<file path="config.mk">
export PLATFORM = sky130hd
export DESIGN_NAME = feal_key_sched
export DESIGN_NICKNAME = d
export VERILOG_FILES = /design/src/hdl/feal_pkg.sv /design/src/hdl/feal_key_sched.sv
export SDC_FILE = /design/constraint.sdc
export NUM_CORES = 1
export LEC_CHECK = 0
export ABC_AREA = 1
export BUFFER_PORTS_ARGS = -buffer_cell sky130_fd_sc_hd__buf_2
export CORE_AREA = 2 2 495 497
export CTS_BUF_LIST = sky130_fd_sc_hd__clkbuf_4
export CTS_CLUSTER_DIAMETER = 100
export DETAILED_ROUTE_END_ITERATION = 12
export DIE_AREA = 0 0 497 499
export GPL_ROUTABILITY_DRIVEN = 0
export PLACE_DENSITY = 0.46
export SLEW_MARGIN = 20
export SYNTH_ARGS = -nofsm -noshare
export SYNTH_HDL_FRONTEND = slang
export SYNTH_SLANG_ARGS = --single-unit
</file>
<file path="constraint.sdc">
create_clock -name clk -period 7.97 [get_ports clk]
set_clock_uncertainty 0.1 [all_clocks]
set_input_delay 1.594 -clock clk [delete_from_list [all_inputs] [get_ports clk]]
set_output_delay 1.594 -clock clk [all_outputs]
set_load 0.02 [all_outputs]
</file>
<file path="src/hdl/feal_pkg.sv">
// Shared types, constants and round functions for the FEAL-N cipher block.
`default_nettype none

package feal_pkg;

  // Number of round stages in the unrolled pipeline (largest supported N)
  localparam int MAX_ROUNDS = 32;
  localparam int RND_W      = $clog2(MAX_ROUNDS);
  localparam int CNT_W      = RND_W + 1;

  // Width of the round count register
  localparam int RC_W       = 6;
  localparam logic [RC_W-1:0] RC_RESET = RC_W'(8);

  // Register select: paddr bit 3 picks the register (8-byte spacing)
  localparam int    CFG_AW       = 4;
  localparam logic  REG_SEL_KEY  = 1'b0;
  localparam logic  REG_SEL_RNDS = 1'b1;

  // Item command codes
  localparam logic CMD_ENCRYPT = 1'b0;
  localparam logic CMD_DECRYPT = 1'b1;

  typedef logic [15:0] subkey_t;
  typedef subkey_t [MAX_ROUNDS-1:0] rkey_vec_t;

  // Key schedule outputs seen by the datapath
  typedef struct packed {
    logic                  busy;
    logic [MAX_ROUNDS-1:0] stage_on;
    rkey_vec_t             enc_key;
    rkey_vec_t             dec_key;
    logic [3:0][31:0]      wk;
  } sched_t;

  // One pipeline slot: round state held as (a, b), t = a ^ f(b, k)
  typedef struct packed {
    logic        vld;
    logic        cmd;
    logic [31:0] a;
    logic [31:0] b;
  } stage_t;

  // S-box: rotate left by two of (x + y + d) mod 256
  function automatic logic [7:0] sbox(input logic [7:0] x, input logic [7:0] y,
                                      input logic d);
    logic [7:0] s;
    s = x + y + {7'b0, d};
    return {s[5:0], s[7:6]};
  endfunction

  // fk function of the key schedule (byte 0 is the MSB)
  function automatic logic [31:0] key_mix(input logic [31:0] a, input logic [31:0] b);
    logic [7:0] c0, c1, c2, c3;
    c1 = sbox(a[31:24] ^ a[23:16], a[15:8] ^ a[7:0] ^ b[31:24], 1'b1);
    c2 = sbox(a[15:8] ^ a[7:0], c1 ^ b[23:16], 1'b0);
    c0 = sbox(a[31:24], c1 ^ b[15:8], 1'b0);
    c3 = sbox(a[7:0], c2 ^ b[7:0], 1'b1);
    return {c0, c1, c2, c3};
  endfunction

  // f function of one Feistel round
  function automatic logic [31:0] mangle(input logic [31:0] x, input subkey_t k);
    logic [7:0] t1, t2;
    t1 = x[23:16] ^ k[15:8] ^ x[31:24];
    t2 = x[15:8] ^ k[7:0] ^ x[7:0];
    t1 = sbox(t1, t2, 1'b1);
    t2 = sbox(t2, t1, 1'b0);
    return {sbox(x[31:24], t1, 1'b0), t1, t2, sbox(x[7:0], t2, 1'b1)};
  endfunction

endpackage

`default_nettype wire

</file>
<file path="src/hdl/feal_key_sched.sv">
// Key schedule sequencer: expands the key into per-stage round keys and whitening words.
`default_nettype none

module feal_key_sched (
  input  wire logic                      clk,
  input  wire logic                      rst_n,
  input  wire logic                      cfg_wr,
  input  wire logic [63:0]               key,
  input  wire logic [feal_pkg::RC_W-1:0] round_count,
  output feal_pkg::sched_t               sched
);
  import feal_pkg::*;

  typedef enum logic [2:0] {
    KS_IDLE = 3'b001,
    KS_LOAD = 3'b010,
    KS_RUN  = 3'b100
  } ks_state_t;

  ks_state_t             state_r, state_nxt;
  logic [CNT_W-1:0]      n_r;
  logic [RND_W-1:0]      iter_r;
  logic [31:0]           a_r, b_r, prev_r;
  logic [MAX_ROUNDS-1:0] stage_on_r;
  rkey_vec_t             enc_key_r, dec_key_r;
  logic [3:0][31:0]      wk_r;

  logic [CNT_W-1:0]      n_eff;
  logic [31:0]           t;
  logic [CNT_W-1:0]      sk_idx;
  logic                  is_round;
  logic [RND_W-1:0]      enc_idx, dec_idx0, dec_idx1;
  logic [1:0]            wk_idx;
  logic                  last_iter;

  // Even round count, clamped to [2, MAX_ROUNDS]
  always_comb begin
    n_eff = {round_count[RC_W-1:1], 1'b0};
    if (n_eff < CNT_W'(2)) n_eff = CNT_W'(2);
    if (n_eff > CNT_W'(MAX_ROUNDS)) n_eff = CNT_W'(MAX_ROUNDS);
  end

  // One fk evaluation per cycle gives subkeys 2i and 2i+1
  always_comb begin
    t         = key_mix(a_r, b_r ^ prev_r);
    sk_idx    = {iter_r, 1'b0};
    is_round  = sk_idx < n_r;
    // rounds run in the last N stages; decrypt walks the keys backward
    enc_idx   = RND_W'(CNT_W'(MAX_ROUNDS) - n_r + sk_idx);
    dec_idx0  = RND_W'(CNT_W'(MAX_ROUNDS - 1) - sk_idx);
    dec_idx1  = RND_W'(CNT_W'(MAX_ROUNDS - 2) - sk_idx);
    // subkey pairs past N are the whitening words, one fk output each
    wk_idx    = 2'(iter_r - n_r[CNT_W-1:1]);
    last_iter = iter_r == RND_W'(n_r[CNT_W-1:1] + RND_W'(3));
  end

  // Sequencer; a write during the load cycle loads again
  always_comb begin
    state_nxt = state_r;
    case (state_r)
      KS_IDLE: if (cfg_wr) state_nxt = KS_LOAD;
      KS_LOAD: begin
        if (cfg_wr) state_nxt = KS_LOAD;
        else state_nxt = KS_RUN;
      end
      KS_RUN: begin
        if (cfg_wr) state_nxt = KS_LOAD;
        else if (last_iter) state_nxt = KS_IDLE;
      end
      default: state_nxt = KS_LOAD;
    endcase
  end

  always_ff @(posedge clk) begin
    if (!rst_n) begin
      state_r <= KS_LOAD;
    end else begin
      state_r <= state_nxt;
    end
  end

  // Schedule working registers and result registers
  always_ff @(posedge clk) begin
    if (state_r == KS_LOAD) begin
      n_r    <= n_eff;
      iter_r <= '0;
      a_r    <= key[63:32];
      b_r    <= key[31:0];
      prev_r <= '0;
      for (int j = 0; j < MAX_ROUNDS; j++) begin
        stage_on_r[j] <= (CNT_W'(j) + n_eff) >= CNT_W'(MAX_ROUNDS);
      end
    end else if (state_r == KS_RUN) begin
      iter_r <= iter_r + RND_W'(1);
      prev_r <= a_r;
      a_r    <= b_r;
      b_r    <= t;
      if (is_round) begin
        enc_key_r[enc_idx]                 <= t[31:16];
        enc_key_r[enc_idx + RND_W'(1)]     <= t[15:0];
        dec_key_r[dec_idx0]                <= t[31:16];
        dec_key_r[dec_idx1]                <= t[15:0];
      end else begin
        wk_r[wk_idx] <= t;
      end
    end
  end

  assign sched.busy     = state_r != KS_IDLE;
  assign sched.stage_on = stage_on_r;
  assign sched.enc_key  = enc_key_r;
  assign sched.dec_key  = dec_key_r;
  assign sched.wk       = wk_r;

endmodule

`default_nettype wire

</file>
==> Word level (Yosys, flattened, before mapping) <==
Index checks and enable logic that the tools add are counted.
{ "totals": {"input_bits": 73, "wordCells": 216, "output_inout_bits": 1185, "regBits": 1294} }
{ "op_classes": {"n_reduce_logical": 9, "order_cmp": 45, "n_bitwise": 9, "muxes": 26, "n_eq_ne": 7, "addsub": 45} }
{ "op_table": {"columns": ["operator", "n"], "rows": [
  ["bitwise mux 512 bit", 4],
  ["demux 16 bit (select 5 bit)", 4],
  [">= comparator 6 bit (second input constant)", 32],
  ["two-way mux 32 bit", 5],
  ["bitwise mux 128 bit", 1],
  ["adder 5 x 6 -> 6 bit (first input constant)", 16],
  ["demux 32 bit (select 2 bit)", 1],
  ["two-way mux 16 bit", 4],
  ["adder 4 x 6 -> 6 bit (first input constant)", 8],
  ["bitwise XOR 8 bit", 6],
  ["adder 8 bit", 4],
  ["bitwise XOR 32 bit", 1],
  ["adder 3 x 6 -> 6 bit (first input constant)", 4],
  ["< comparator 5 x 6 -> 1 bit (second input constant)", 4],
  [">= comparator 5 x 1 -> 1 bit (second input constant)", 4],
  ["adder 8 x 1 -> 8 bit (second input constant)", 2],
  ["adder 2 x 6 -> 6 bit (first input constant)", 2],
  ["two-way mux 3 bit", 4],
  ["two-way mux 6 bit", 2],
  ["adder 5 x 1 -> 5 bit (second input constant)", 2],
  ["subtractor 5 bit (first input constant)", 2],
  ["one-hot mux 3 bit (3 select lines)", 1],
  ["adder 1 x 6 -> 6 bit (first input constant)", 1],
  ["> comparator 6 bit (second input constant)", 1],
  ["20 further kinds", 26]
]} }

==> Logic depth before layout (Yosys ltp) <==
{ "depth": {"ltp_word": 11, "mapped_depth": 34, "depth_no_buf": 33} }

==> Least setup slack after synthesis <==
OpenSTA, ideal clock, no wires.
{ "synth_path": {"path_kind": "reg-to-reg", "startpoint": "register a_r[0]", "endpoint": "register wk_r (netlist bit sched[0]) (data pin)", "n_path_buf": 1, "path_stages_with_launch": 31, "period_less_slack_ps": 5735, "setup_time_ps": 276, "t_required_ps": 7594, "arrival_time_ps": 5359, "setup_slack_ps": 2235, "cell_sequence": "edfxtp_1 > xor2_1 > xnor2_1 > inv_1 > ha_1 > inv_1 > fa_1 > nand3_1 > nand2_1 > xor2_1 > xor2_1 > ha_1 > a21oi_1 > o21ai_0 > a21oi_1 > inv_1 > nand3_1 > nand2_1 > nand2_1 > nand2_1 > fa_1 > nand3b_1 > nand2_1 > nand2_1 > nand2_1 > a21oi_1 > inv_1 > nand2_1 > nand2_1 > clkbuf_1 > inv_1"} }
{ "synth_between": {"elab_chain_len": 10} }
{ "synth_lines": {"columns": ["item", "line_no", "rtl"], "rows": [
  ["start, declared", "feal_key_sched.sv:23", "logic [31:0] a_r, b_r, prev_r;"],
  ["start signal, assigned", "feal_key_sched.sv:87", "a_r <= key[63:32];"],
  ["start signal, assigned", "feal_key_sched.sv:96", "a_r <= b_r;"],
  ["bitwise XOR 8 bit (2 in series)", "feal_pkg.sv:55", "c1 = sbox(a[31:24] ^ a[23:16], a[15:8] ^ a[7:0] ^ b[31:24], 1'b1);"],
  ["adder 8 bit", "feal_pkg.sv:48", "s = x + y + {7'b0, d};"],
  ["adder 8 x 1 -> 8 bit", "feal_pkg.sv:48", null],
  ["named net t[22]", "feal_key_sched.sv:29", "logic [31:0] t;"],
  ["bitwise XOR 8 bit", "feal_pkg.sv:56", "c2 = sbox(a[15:8] ^ a[7:0], c1 ^ b[23:16], 1'b0);"],
  ["adder 8 bit", "feal_pkg.sv:48", null],
  ["named net t[9]", "feal_key_sched.sv:29", null],
  ["bitwise XOR 8 bit", "feal_pkg.sv:58", "c3 = sbox(a[7:0], c2 ^ b[7:0], 1'b1);"],
  ["adder 8 bit", "feal_pkg.sv:48", null],
  ["adder 8 x 1 -> 8 bit", "feal_pkg.sv:48", null],
  ["named net t[0]", "feal_key_sched.sv:29", null],
  ["bitwise mux 128 bit", "feal_key_sched.sv:104", "wk_r[wk_idx] <= t;"],
  ["end signal, assigned by index", "feal_key_sched.sv:104", null],
  ["end, declared", "feal_key_sched.sv:26", "logic [3:0][31:0] wk_r;"]
]} }
The timed path passes the listed nets, and every way through them passes these cells.
A chain may end at the register's enable or synchronous reset.

==> Worst setup path after layout <==
{ "layout_path": {"startpoint": "register a_r[1]", "endpoint": "register enc_key_r (netlist bit sched[916]) (data pin)"} }
{ "layout_between": {"elab_chain_len": 10, "word_cells_on_any_way": 11, "classes_between": "add/sub: 5; mux: 2; bitwise: 4"} }
{ "layout_lines": {"columns": ["item", "line_no", "rtl"], "rows": [
  ["bitwise XOR 8 bit", "feal_pkg.sv:55, feal_pkg.sv:56", null],
  ["bitwise XOR 8 bit", "feal_pkg.sv:55", null],
  ["adder 8 bit", "feal_pkg.sv:48", null],
  ["adder 8 x 1 -> 8 bit", "feal_pkg.sv:48", null],
  ["bitwise XOR 8 bit", "feal_pkg.sv:56", null],
  ["adder 8 bit", "feal_pkg.sv:48", null],
  ["bitwise XOR 8 bit", "feal_pkg.sv:58", null],
  ["adder 8 bit *", "feal_pkg.sv:48", null],
  ["adder 8 x 1 -> 8 bit *", "feal_pkg.sv:48", null],
  ["named net t[4]", "feal_key_sched.sv:29", null],
  ["bitwise mux 512 bit *", "feal_key_sched.sv:100", "enc_key_r[enc_idx + RND_W'(1)] <= t[15:0];"],
  ["end signal, assigned by index", "feal_key_sched.sv:99", "enc_key_r[enc_idx] <= t[31:16];"],
  ["end signal, assigned by index", "feal_key_sched.sv:100", null],
  ["end, declared", "feal_key_sched.sv:25", "rkey_vec_t enc_key_r, dec_key_r;"]
]} }
Mark *: on every way through the listed nets, which the timed path passes. The rest lies on a longest branch.

==> impl_metrics.tcl <==
set metrics [dict create \
    placed_area_mm2 0.0561 \
    clock_latency_ns 1.28 \
    ys_seq_area_frac 0.847 \
    async_flop_share 0 \
    nFillCells 25616 \
    dieArea_mm2 0.248 \
    grt_pass1_wl_um 270000 \
    rows 181 \
    synth_edf_count 1242 \
    synthFlopType "edfxtp_1" \
    hold_viol 0 \
    fin_ws_ns 1.05 \
    wl_um 207000 \
    slew_violations 0 \
    synth_top_family_by_area "simple AND/OR/NAND/NOR gates" \
    num_vias 30556 \
    critPathMaxStageDelay_ns 0.65 \
    clock_sinks 1282 \
    crit_family "XOR/XNOR gates" \
    setup_tns_ns 0 \
    postLayoutCellArea_mm2 0.0606 \
    place_hpwl_um 142000 \
    syn_to_final_growth_pct 34.8 \
    die_width_um 497 \
    cp_max_fo 19 \
    synth_seq_cells 1282 \
    syn-instance-count 2735 \
    rr_endpoint "sched[916]" \
    drtPass1Iterations 5 \
    final-seq-area_mm2 0.0381 \
    period_needed_ns 6.92 \
    start_kind "register" \
    cts_tree "done" \
    synth_xor_area_frac 0.0208 \
    wl_per_cell_um 26.5 \
    cts_buffer_depth 4 \
    min_path_cells 2 \
    grt_max_degree 73 \
    grt.overflow.total 0 \
    grt_pass1_vias 30452 \
    finalSetupViolations 0 \
    ff2ff_path_depth 23 \
    vias_per_cell 3.92 \
    antenna_found_initial 41 \
    postCtsHoldBufs 0 \
    place_worst_setup_slack_ns 1.20 \
    port-buffer-count 1256 \
    clock.fmax_mhz 145 \
    cts_resized 0 \
    cp_slowest_cell "xnor2_1" \
    start_util 0.185 \
    cts_buffers 359 \
    io_pins 1258 \
    drtIter0Drc 2653 \
    cts_setup_buffers 0 \
    antenna_left 0 \
    end_kind "register" \
    h-tree-depth 5 \
    synth.largest_area_cell "edfxtp_1" \
    worstHoldPathType "register to register" \
    path_cells "xor2_1 -> xnor2_1 -> fa_2 -> nand3_1 -> nand2_1 -> nand2_1 -> nand2_1 -> a21oi_1 -> xnor3_1 -> ha_1 -> fa_1 -> nand3_1 -> nand2_1 -> nand2_1 -> nand2_1 -> a21oi_1 -> xnor3_1 -> ha_4 -> fa_4 -> xnor2_1 -> inv_2 -> buf_4 -> nor2_1" \
    root_buffer "clkbuf_4" \
    rsz0062_at_grt "no" \
    tightest_slew_ns 1.06 \
    final_core_util 0.250 \
    cp.required_ns 8.93 \
    synth_warnings 0 \
    ys_types 38 \
    synth_compound_area_frac 0.0125 \
    drive_gt1_frac 0.439 \
    crit_top_cell "nand2_1" \
    die_h_um 499 \
    cap_violations 0 \
    synth_top_area_share 0.829 \
    path_clk_slew_ns 0.07 \
    min_to "a_r[24]" \
    syn_area_mm2 0.0450 \
    fin_crit_sh 0.868 \
    multi_input_area_mm2 0.00643 \
    yosys.area_share.simple 0.0854 \
    syn_nets 2851 \
    reg2reg_slack_ns 1.05 \
    status "completed" \
    slew_headroom 0.291 \
    critical_path_buf_inv_count 2 \
    crit_type "register to register" \
    synthMuxAreaShare 0 \
    min_from "b_r[24]" \
    worst_ep_arrival_time_ns 7.88 \
    track_usage 0.161 \
    coreArea_mm2 0.243 \
    synthAdderAreaFrac 0.0126 \
    ys_top_cells_by_area "edfxtp_1 (83%), nor2_1 (5.2%), nand2_1 (2.2%), dfxtp_1 (1.8%), ha_1 (1.1%)" \
    rr_startpoint "a_r[1]" \
    synth_area_per_cell_um2 16.4 \
    drc 0 \
    final_nets 4447 \
]
==> through the flow <==
| step | std cells | hold slack [ns] |
|---|---|---|
| after detailed placement | 7172 | 0.418 |
| after floorplan | 2735 | 0.396 |
| after global routing | 7790 | 0.325 |
| after global placement | 7171 | 0.408 |
| final | 7799 | 0.418 |
| after CTS | 7777 | 0.301 |
==> layout make-up <==
cell class              count  area share
diodes                     22    0.000908
clock buffers             508      0.0629
clock inverters            97      0.0110
inverters                 102     0.00642
multi-input cells        1224       0.106
flip-flops and latches   1282       0.628
well taps                3202      0.0661
repair buffers           1362       0.118
==> registers in the layout (all words and copies together), names as in the netlist <==
signal,cells
state_r,3
sched,1152
a_r,32
stage_on_r,22
n_r,4
iter_r,5
b_r,32
prev_r,32
==> layer usage <==
layer | GRT usage | wire length [um] | vias to the layer above
met3 | 0.0492 | 18600 | 364
met2 | 0.274 | 101000 | 1763
met1 | 0.193 | 81100 | 15346
li1 | - | - | 13073
met4 | 0.0515 | 5740 | 10
met5 | 0 | 55 | -
==> worst min-delay path: stages, from the launching register on <==
cell and delay, ns:
edfxtp_1 0.37, nand2_1 0.06, nand2_1 0.05
==> logic make-up (layout without fill, tap and decap cells) <==
group | count (synthesis) | in the layout
AOI/OAI and AO/OA | 109 | 109
xor gates and xnor gates | 98 | 98
adders and majority gates | 43 | 43
buffers and inverters | 229 | 2069
DFF | 1282 | 1282
other | 1 | 23
and+or+nand+nor | 973 | 973
==> cells in the mapped netlist (2+ instances only) <==
cell	number
edfxtp_1	1242
nor2_1	625
nand2_1	262
inv_1	97
clkbuf_1	81
o21ai_0	63
nand3_1	47
xor2_1	47
xnor2_1	46
dfxtp_1	40
ha_1	39
a21oi_1	37
buf_2	21
buf_4	15
nand2_2	8
nand3_2	8
buf_1	7
nor3_1	6
and2_1	4
fa_1	4
inv_2	4
or2_2	4
a31oi_1	3
clkbuf_8	3
nand3b_1	3
nand4_1	3
xnor3_1	3
nor2_2	2
xor2_4	2
==> cell usage in the layout, fill, tap and decap left out, types with 4 or more instances in the layout <==
cell,count
clkinvlp_4,5
ha_1,37
clkinv_1,65
bufinv_16,10
edfxtp_1,1242
xor2_4,10
diode_2,22
clkinv_2,14
nor3_1,4
dfxtp_1,40
a21oi_1,37
xnor2_1,46
o21ai_0,63
nor2_1,589
xor2_1,39
or2_2,4
buf_12,6
clkbuf_4,508
nand2_1,253
nand3_2,12
inv_2,14
nand2_4,4
inv_1,88
nand3_1,43
nand2_2,13
buf_2,1256
nor2_4,37
buf_4,99
==> how the worst max path moves through the flow <==
| stage | startpoint | to | slack [ns] | depth (start not counted) |
|---|---|---|---|---|
| detailed placement | a_r[1] | sched[916] | 1.20 | 23 |
| CTS | a_r[1] | sched[916] | 1.18 | 23 |
| global route | a_r[1] | sched[948] | 0.84 | 23 |
| finish | a_r[1] | sched[916] | 1.05 | 23 |
| global placement | a_r[1] | sched[916] | 1.23 | 23 |
| floorplan | a_r[0] | sched[0] | 2.24 | 30 |
Power is not shown: default switching activity piles up to over one toggle a cycle in this logic, so the estimate is an artifact.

**What the task requires**.
Can you repeat, word for word, every line above from the one containing "7777 | 0.301 |" down to the one containing "AOI/OAI and AO/OA | 109 | 109", including both?

**Answer space**.
| after CTS | 7777 | 0.301 |
==> layout make-up <==
cell class              count  area share
diodes                     22    0.000908
clock buffers             508      0.0629
clock inverters            97      0.0110
inverters                 102     0.00642
multi-input cells        1224       0.106
flip-flops and latches   1282       0.628
well taps                3202      0.0661
repair buffers           1362       0.118
==> registers in the layout (all words and copies together), names as in the netlist <==
signal,cells
state_r,3
sched,1152
a_r,32
stage_on_r,22
n_r,4
iter_r,5
b_r,32
prev_r,32
==> layer usage <==
layer | GRT usage | wire length [um] | vias to the layer above
met3 | 0.0492 | 18600 | 364
met2 | 0.274 | 101000 | 1763
met1 | 0.193 | 81100 | 15346
li1 | - | - | 13073
met4 | 0.0515 | 5740 | 10
met5 | 0 | 55 | -
==> worst min-delay path: stages, from the launching register on <==
cell and delay, ns:
edfxtp_1 0.37, nand2_1 0.06, nand2_1 0.05
==> logic make-up (layout without fill, tap and decap cells) <==
group | count (synthesis) | in the layout
AOI/OAI and AO/OA | 109 | 109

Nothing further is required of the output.